• [TASK DIRECTIONS]:
What lines in the records below include the word "parameter"? Return each one.

• [DATASET EXTRACT]:
### src/rtl/approx_mac_pkg.sv
// Shared types and default widths for the approximate-multiplier MAC accumulator.
package approx_mac_pkg;

  localparam int unsigned ACC_W_DEFAULT = 24;
  localparam int unsigned LEN_W_DEFAULT = 8;

  typedef enum logic [1:0] {
    IDLE,
    ACC,
    DONE
  } state_e;

endpackage

### src/rtl/approx_err_unit.sv
// Exact 8x8 product and its absolute distance from the approximate product.
module approx_err_unit (
  input  logic [7:0]  x,
  input  logic [7:0]  y,
  input  logic [15:0] z_approx,
  output logic [15:0] err
);

  logic [15:0] exact;

  always_comb begin
    exact = 16'(x) * 16'(y);
    err   = (exact >= z_approx) ? (exact - z_approx) : (z_approx - exact);
  end

endmodule

### src/rtl/approx_mac_accum.sv
// Burst accumulator of approximate products with a handshaked result.
// Define APPROX_ERR_MON_EN to add the err_sum/err_max error monitor.
module approx_mac_accum
  import approx_mac_pkg::*;
#(
  parameter int unsigned ACC_W = ACC_W_DEFAULT,
  parameter int unsigned LEN_W = LEN_W_DEFAULT
) (
  input  logic             clk,
  input  logic             rst,
  input  logic             start,
  input  logic [LEN_W-1:0] len,
  input  logic [7:0]       x,
  input  logic [7:0]       y,
  input  logic [15:0]      z_approx,
  input  logic             in_valid,
  output logic             in_ready,
  output logic [ACC_W-1:0] acc_out,
  output logic             out_valid,
  input  logic             out_ready
`ifdef APPROX_ERR_MON_EN
  ,
  output logic [ACC_W-1:0] err_sum,
  output logic [15:0]      err_max
`endif
);

  state_e           state_q;
  logic [LEN_W-1:0] cnt_q;
  logic [ACC_W-1:0] acc_q;
  logic             in_ready_q;
  logic             out_valid_q;

`ifdef APPROX_ERR_MON_EN
  logic [15:0]      err;
  logic [ACC_W-1:0] err_sum_q;
  logic [15:0]      err_max_q;

  approx_err_unit u_err (
    .x        (x),
    .y        (y),
    .z_approx (z_approx),
    .err      (err)
  );

  assign err_sum = err_sum_q;
  assign err_max = err_max_q;
`else
  // Operands only feed the error monitor.
  logic unused_xy;
  assign unused_xy = ^{x, y};
`endif

  always_ff @(posedge clk) begin
    if (rst) begin
      state_q     <= IDLE;
      cnt_q       <= '0;
      acc_q       <= '0;
      in_ready_q  <= 1'b0;
      out_valid_q <= 1'b0;
`ifdef APPROX_ERR_MON_EN
      err_sum_q   <= '0;
      err_max_q   <= '0;
`endif
    end else begin
      case (state_q)
        IDLE: begin
          if (start) begin
            acc_q <= '0;
`ifdef APPROX_ERR_MON_EN
            err_sum_q <= '0;
            err_max_q <= '0;
`endif
            if (len != '0) begin
              cnt_q      <= len;
              state_q    <= ACC;
              in_ready_q <= 1'b1;
            end else begin
              state_q     <= DONE;
              out_valid_q <= 1'b1;
            end
          end
        end
        ACC: begin
          if (in_valid && in_ready_q) begin
            acc_q <= acc_q + ACC_W'(z_approx);
            cnt_q <= cnt_q - LEN_W'(1);
`ifdef APPROX_ERR_MON_EN
            err_sum_q <= err_sum_q + ACC_W'(err);
            if (err > err_max_q) err_max_q <= err;
`endif
            if (cnt_q == LEN_W'(1)) begin
              state_q     <= DONE;
              in_ready_q  <= 1'b0;
              out_valid_q <= 1'b1;
            end
          end
        end
        DONE: begin
          if (out_ready) begin
            state_q     <= IDLE;
            out_valid_q <= 1'b0;
          end
        end
        default: begin
          state_q     <= IDLE;
          in_ready_q  <= 1'b0;
          out_valid_q <= 1'b0;
        end
      endcase
    end
  end

  assign in_ready  = in_ready_q;
  assign out_valid = out_valid_q;
  assign acc_out   = acc_q;

endmodule

### config.mk
export PLATFORM = sky130hd
export DESIGN_NAME = approx_mac_accum
export DESIGN_NICKNAME = d
export VERILOG_FILES = /design/src/rtl/approx_mac_pkg.sv /design/src/rtl/approx_err_unit.sv /design/src/rtl/approx_mac_accum.sv
export SDC_FILE = /design/constraint.sdc
export NUM_CORES = 1
export LEC_CHECK = 0
export ABC_CLOCK_PERIOD_IN_PS = 3700
export CORE_MARGIN = 10
export CORE_UTILIZATION = 42
export DETAILED_ROUTE_END_ITERATION = 8
export GPL_TIMING_DRIVEN = 0
export PLACE_DENSITY = 0.71
export SLEW_MARGIN = 15
export SYNTH_ARGS = -nofsm -noshare
export SYNTH_HDL_FRONTEND = slang
export SYNTH_SLANG_ARGS = --single-unit
### constraint.sdc
create_clock -name clk -period 3.7 [get_ports clk]
set_clock_uncertainty 0.1 [all_clocks]
set_input_delay 1.11 -clock clk [delete_from_list [all_inputs] [get_ports clk]]
set_output_delay 1.11 -clock clk [all_outputs]
set_load 0.005 [all_outputs]
==> results.py, run 1 <==
metrics = {
    "route": {
        "vias_per_cell": 5.67,
        "detail_route.wl_per_cell_um": 15.2,
        "drtIter0Drc": 119,
        "remaining_drc_errors": 0,
        "vias": 2563,
        "drtAntennaViolNets": 0,
        "dr.pass1.iters": 4,
        "drt_wl_total_um": 6880,
    },
    "finish": {
        "drive_gt1_frac": 0.0769,
        "insertedDiodeCount": 0,
        "multiInputGateArea_um2": 1740,
        "seq_area_um2": 721,
        "fin_cells": 452,
        "finalNetCount": 441,
        "fillCellCount": 570,
        "syn_to_final_growth_pct": 28.6,
    },
    "setup_path": {
        "crit_chain": "clkdlybuf4s50_1 > ha_1 > fa_1 > a21o_1 > a221oi_4 > nor3_1 > or3_1 > a32oi_1 > nor2_1",
        "slowest_stage": "clkdlybuf4s50_1",
        "worstPathArrival_ns": 3.40,
        "slowest_delay_ns": 0.41,
        "cp.required_ns": 3.76,
        "crit_path_start_kind": "input pin",
        "reg2reg_depth": 8,
        "critPathMaxFanout": 5,
        "crit_family": "compound AO/OA/AOI/OAI gates",
        "cp_num_buf_inv": 1,
        "end_kind": "register",
        "crit_cells": 9,
        "rrSetupSlack_ns": 1.30,
        "crit_type": "input pin to register",
    },
    "timing": {
        "max_freq_mhz": 299,
        "fin_crit_sh": 0.902,
        "maxSlewViolCount": 0,
        "period_needed_ns": 3.34,
        "rsz0062_at_grt": "no",
        "tns_ns": 0,
        "final-hold-violation-count": 0,
        "slew_headroom": 0.625,
        "setup_viol": 0,
        "worst_slew_pin_slew_ns": 0.557,
    },
    "min_path": {
        "hold_path_depth": 2,
        "hp-class": "register to register",
    },
    "outcome": {
        "status": "finished, final reports clean",
    },
    "synth": {
        "synth_seq_cells": 36,
        "syn-num-nets": 380,
        "async_reset_ff_frac": 0,
        "ys.flop_type": "dfxtp_1",
        "syn_area_um2": 2560,
        "synth_warnings": 0,
        "synth_commonest_cells": "44 x nand2_1, 36 x dfxtp_1, 33 x a21oi_1, 27 x nor2_1, 18 x ha_1",
        "synthCells": 316,
        "synth_area_per_cell_um2": 8.10,
        "yosysTopAreaCell": "dfxtp_1",
        "synth_most_common_cell": "nand2_1",
        "synthDistinctLibCells": 61,
        "yosys.area.top_type_share": 0.282,
        "synth_edf_count": 0,
        "yosysSeqAreaShare": 0.282,
        "ys_top_cells_by_area": "dfxtp_1 28%, ha_1 8.8%, a21oi_1 6.5%",
    },
    "power": {
        "leakagePower_uw": 0.00129,
        "pwr-share-seq": 0.405,
        "switching_share": 0.325,
        "vdd.ir_drop.worst_mv": 0.159,
        "power_frac_clock": 0.278,
        "power_density_nw_per_um2": 331,
        "intPower_uw": 734,
        "p_switching_uw": 354,
        "combPwrFrac": 0.317,
    },
    "die": {
        "boundaryPins": 71,
        "die_w_um": 98.1,
        "initial_core_util": 0.432,
        "row_count": 28,
        "core_um2": 5920,
        "dieHeight_um": 98.1,
        "dieArea_um2": 9610,
    },
    "place": {
        "numPortBuffers": 54,
        "dp_hpwl_um": 5300,
        "dpl.cell_count": 445,
        "gp_congestion": 0.930,
    },
    "cts": {
        "cts_max_level": 2,
        "cts_tree": "yes",
        "insertion_delay_ns": 0.28,
        "cts_hold_buf": 0,
        "clkTransAtPathRegs_ns": 0.07,
        "cts_resized": 0,
        "cts_sinks": 36,
        "cts_buffer_depth": 2,
        "cts_buffers": 5,
        "post_cts_buffers": 0,
        "clockRootBuffer": "clkbuf_8",
    },
    "global_route": {
        "grt_usage": 0.140,
        "antenna_found_initial": 0,
        "grt_max_degree": 11,
        "grt_overflow": 0,
        "grt_pass1_vias": 2467,
        "grt_pass1_wl_um": 11700,
    },
    "run": {
        "cap_violations": 0,
    },
}
[flip-flops by register name, indices dropped and copies added (netlist names)]
register and count:
state_q 2, acc_out 24, out_valid 1, cnt_q 8, in_ready 1
[power by group through the flow]
stage | registers [uW] | logic, uW | clock network, uW
floorplan | 444 | 230 | 0
global placement | 448 | 339 | 0
detailed placement | 448 | 343 | 0
CTS | 440 | 345 | 318
global route | 444 | 389 | 334
finish | 440 | 345 | 303
[worst paths after layout]
path	endpoint	from
min reg2reg	out_valid$_SDFFE_PP0P_	out_valid$_SDFFE_PP0P_
max reg2reg	acc_out[10]$_SDFFE_PP0P_	acc_out[0]$_SDFFE_PP0P_
min	out_valid$_SDFFE_PP0P_	out_valid$_SDFFE_PP0P_
max	acc_out[10]$_SDFFE_PP0P_	z_approx[0]
[layout by cell type, fill, tap and decap left out, types with 5 or more instances in the layout]
cell type and n:
clkdlybuf4s50_1 54, nand2_1 44, dfxtp_1 36, a21oi_1 33
nor2_1 27, ha_1 18, o21ai_0 17, a22oi_1 10
nor3_1 10, clkbuf_8 7, inv_1 6, nand3b_1 6
nand4_1 6, a21o_1 6, nand3_1 6, xnor2_1 6
clkbuf_1 5, nand2b_1 5, or3_1 5
[worst min-delay path, stage by stage, from the launching register on]
cell,delay (ns)
dfxtp_1,0.31
nand2_1,0.05
nand2_1,0.04
[routing by layer]
metal / GRT usage / vias up / share of wire / wire length [um]
li1: - / 1304 / - / -
met1: 0.171 / 1191 / 0.46 / 3190
met2: 0.231 / 66 / 0.47 / 3210
met3: 0.0416 / 2 / 0.064 / 442
met4: 0.0414 / 0 / 0.0057 / 39
met5: 0 / - / 0 / 0
[stage by stage]
step	hold slack, ns	utilization	power [uW]	worst slack (ns)	area [um^2]
floorplan	0.339	-	674	0.647	2560
finish	0.353	0.556	1090	0.361	3290
global placement	0.350	0.539	786	0.0854	3190
global route	0.395	0.556	1170	0.238	3290
CTS	0.360	0.556	1100	0.371	3290
detailed placement	0.339	0.539	791	0.0670	3190
[cell families (layout without fill, tap and decap cells)]
| family | Yosys count | count (layout) | synth area share |
|---|---|---|---|
| compound gates | 107 | 107 | 0.306 |
| xor+xnor | 7 | 7 | 0.0240 |
| fa+ha+maj | 19 | 19 | 0.0958 |
| buf+inv | 18 | 79 | 0.0381 |
| flops | 36 | 36 | 0.282 |
| mux | 4 | 4 | 0.0156 |
| simple gates | 125 | 125 | 0.239 |
[cell type report]
class                           count  area share
Sequential cell                    36       0.219
Clock buffer                        7      0.0293
Timing Repair Buffer               54       0.164
Multi-Input combinational cell    262       0.529
Tap cell                           75      0.0285
Inverter                            6     0.00685
Buffer                             12      0.0228
Note: power is estimated with default switching activity, not from simulation.
==> inputs of run 2 (changes only) <==
--- a/config.mk
+++ b/config.mk
@@ -5,13 +5,12 @@
 export SDC_FILE = /design/constraint.sdc
 export NUM_CORES = 1
 export LEC_CHECK = 0
-export ABC_CLOCK_PERIOD_IN_PS = 3700
+export ABC_CLOCK_PERIOD_IN_PS = 3000
 export CORE_MARGIN = 10
 export CORE_UTILIZATION = 42
 export DETAILED_ROUTE_END_ITERATION = 8
 export GPL_TIMING_DRIVEN = 0
-export PLACE_DENSITY = 0.71
-export SLEW_MARGIN = 15
+export PLACE_DENSITY = 0.74
 export SYNTH_ARGS = -nofsm -noshare
 export SYNTH_HDL_FRONTEND = slang
 export SYNTH_SLANG_ARGS = --single-unit
==> constraint.sdc (replaced) <==
create_clock -name clk -period 3 [get_ports clk]
set_clock_uncertainty 0.1 [all_clocks]
set_input_delay 0.9 -clock clk [delete_from_list [all_inputs] [get_ports clk]]
set_output_delay 0.9 -clock clk [all_outputs]
set_load 0.005 [all_outputs]
==> results.py, run 2 (same netlist as run 1, synthesis figures left out) <==
metrics = {
    "outcome": {
        "status": "finished, final reports clean",
    },
    "timing": {
        "maxSlewViolCount": 0,
        "worst_slew_pin_slew_ns": 0.562,
        "layout_setup_ws_ns": 0.0839,
        "slew_headroom": 0.626,
        "rsz0062_at_grt": "yes",
        "final-hold-violation-count": 0,
        "period_needed_ns": 2.92,
        "setup_viol": 0,
        "max_freq_mhz": 343,
        "fin_crit_sh": 0.972,
    },
    "global_route": {
        "grt_max_degree": 11,
        "grt_pass1_vias": 2529,
        "antenna_found_initial": 0,
        "grt_usage": 0.140,
        "grt_overflow": 0,
        "grt_pass1_wl_um": 11700,
    },
    "min_path": {
        "hp-start": "out_valid$_SDFFE_PP0P_",
        "hold_path_depth": 2,
        "min_to": "out_valid$_SDFFE_PP0P_",
        "hp-class": "register to register",
    },
    "die": {
        "dieArea_um2": 9610,
        "row_count": 28,
        "die_w_um": 98.1,
        "boundaryPins": 71,
        "core_um2": 5920,
        "initial_core_util": 0.432,
        "dieHeight_um": 98.1,
    },
    "cts": {
        "cts_sinks": 36,
        "cts_tree": "yes",
        "clkTransAtPathRegs_ns": 0.07,
        "cts_buffers": 5,
        "cts_hold_buf": 0,
        "insertion_delay_ns": 0.29,
        "clockRootBuffer": "clkbuf_8",
        "cts_max_level": 2,
        "cts_buffer_depth": 2,
    },
    "finish": {
        "mostFrequentLayoutCell": "clkdlybuf4s50_1",
        "finalNetCount": 447,
        "final_util": 0.570,
        "layout_common_cells": "52 x clkdlybuf4s50_1, 43 x nand2_1, 36 x dfxtp_1, 33 x a21oi_1, 27 x nor2_1",
        "syn_to_final_growth_pct": 31.8,
        "fin_cells": 459,
        "insertedDiodeCount": 0,
        "fillCellCount": 546,
        "fin_area_um2": 3370,
        "drive_gt1_frac": 0.104,
        "largest_reg_flops": 24,
    },
    "setup_path": {
        "crit_path_start_kind": "input pin",
        "end_kind": "register",
        "reg2reg_to": "acc_out[20]$_SDFFE_PP0P_",
        "cp.required_ns": 3.12,
        "rrSetupSlack_ns": 0.67,
        "cp-startpoint": "z_approx[3]",
        "regToRegStartpoint": "acc_out[0]$_SDFFE_PP0P_",
        "crit_type": "input pin to register",
        "reg2reg_depth": 8,
        "worstPathArrival_ns": 3.03,
        "critPathMaxFanout": 5,
    },
    "place": {
        "dpl.cell_count": 445,
        "dpl_cell_area_um2": 3190,
        "dp_hpwl_um": 5210,
        "gp_congestion": 0.899,
        "numPortBuffers": 54,
        "dp_slack_ns": -0.405,
    },
    "power": {
        "vdd.ir_drop.worst_mv": 0.181,
        "power_density_nw_per_um2": 399,
        "power_uw": 1350,
        "leakagePower_uw": 0.00132,
    },
    "route": {
        "dr.pass1.iters": 4,
        "remaining_drc_errors": 0,
        "detail_route.wl_per_cell_um": 15.2,
        "drt_wl_total_um": 6960,
        "drtAntennaViolNets": 0,
        "drtIter0Drc": 160,
        "vias_per_cell": 5.66,
        "vias": 2599,
    },
    "run": {
        "cap_violations": 0,
    },
}
## run 2: cell types whose count changed in the layout (fill, tap and decap cells not counted), sizes merged
cell           delta
buf               +5
clkbuf            +2
clkdlybuf4s50     -2
dlygate4sd2       +1
dlymetal6s2s      +1
## run 2: metal layers
layer	track usage	wire, um	vias to the layer above
li1	-	-	1320
met1	0.171	3240	1204
met2	0.225	3280	66
met3	0.0402	361	9
met4	0.0537	81	0
met5	0	0	-
## run 2: how the worst max path moves through the flow
| stage | slack [ns] | depth (start not counted) | endpoint |
|---|---|---|---|
| floorplan | 0.16 | 8 | acc_out[10]$_SDFFE_PP0P_ |
| global placement | -0.39 | 9 | acc_out[10]$_SDFFE_PP0P_ |
| detailed placement | -0.40 | 9 | acc_out[10]$_SDFFE_PP0P_ |
| CTS | 0.03 | 8 | acc_out[23]$_SDFFE_PP0P_ |
| global route | -0.01 | 8 | acc_out[16]$_SDFFE_PP0P_ |
| finish | 0.08 | 8 | acc_out[16]$_SDFFE_PP0P_ |
## run 2: metrics by stage
step / setup TNS (ns) / hold slack (ns)
2_1_floorplan: 0 / 0.339
3_3_place_gp: -4.21 / 0.338
3_5_place_dp: -4.56 / 0.338
4_1_cts: 0 / 0.357
5_1_grt: -0.0281 / 0.380
6_report: 0 / 0.355
## run 2: critical path, stage by stage
cell and delay (ns):
clkdlybuf4s50_1 0.41, ha_1 0.39, and3_4 0.22, a221oi_4 0.08, o41ai_1 0.42, a21oi_1 0.15
or3_1 0.33, a21oi_1 0.13
## run 2: what timing repair did
| item | CTS | global route |
|---|---|---|
| setup endpoints to repair | 4 | 11 |
| gates resized for setup | 4 | 9 |
| setup buffers | 3 | 3 |
| pin swaps | 9 | 7 |
## run 2: area by class of cell
type	instances	area, um^2	share of cell area
buffer	12	77.6	0.0230
clock buffer	8	90.1	0.0267
multi-input combinational	262	1780	0.528
inverter	6	22.5	0.00668
timing repair buffer	60	587	0.174
tap	75	93.8	0.0278
sequential	36	721	0.214
## run 2: power breakdown
| group | leakage (uW) | internal [uW] | switching, uW |
|---|---|---|---|
| sequential | 0.000293 | 512 | 32.0 |
| clock | 0.0000455 | 188 | 178 |
| combinational | 0.000982 | 191 | 245 |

• [TASK ANSWER]:
  parameter int unsigned ACC_W = ACC_W_DEFAULT,
  parameter int unsigned LEN_W = LEN_W_DEFAULT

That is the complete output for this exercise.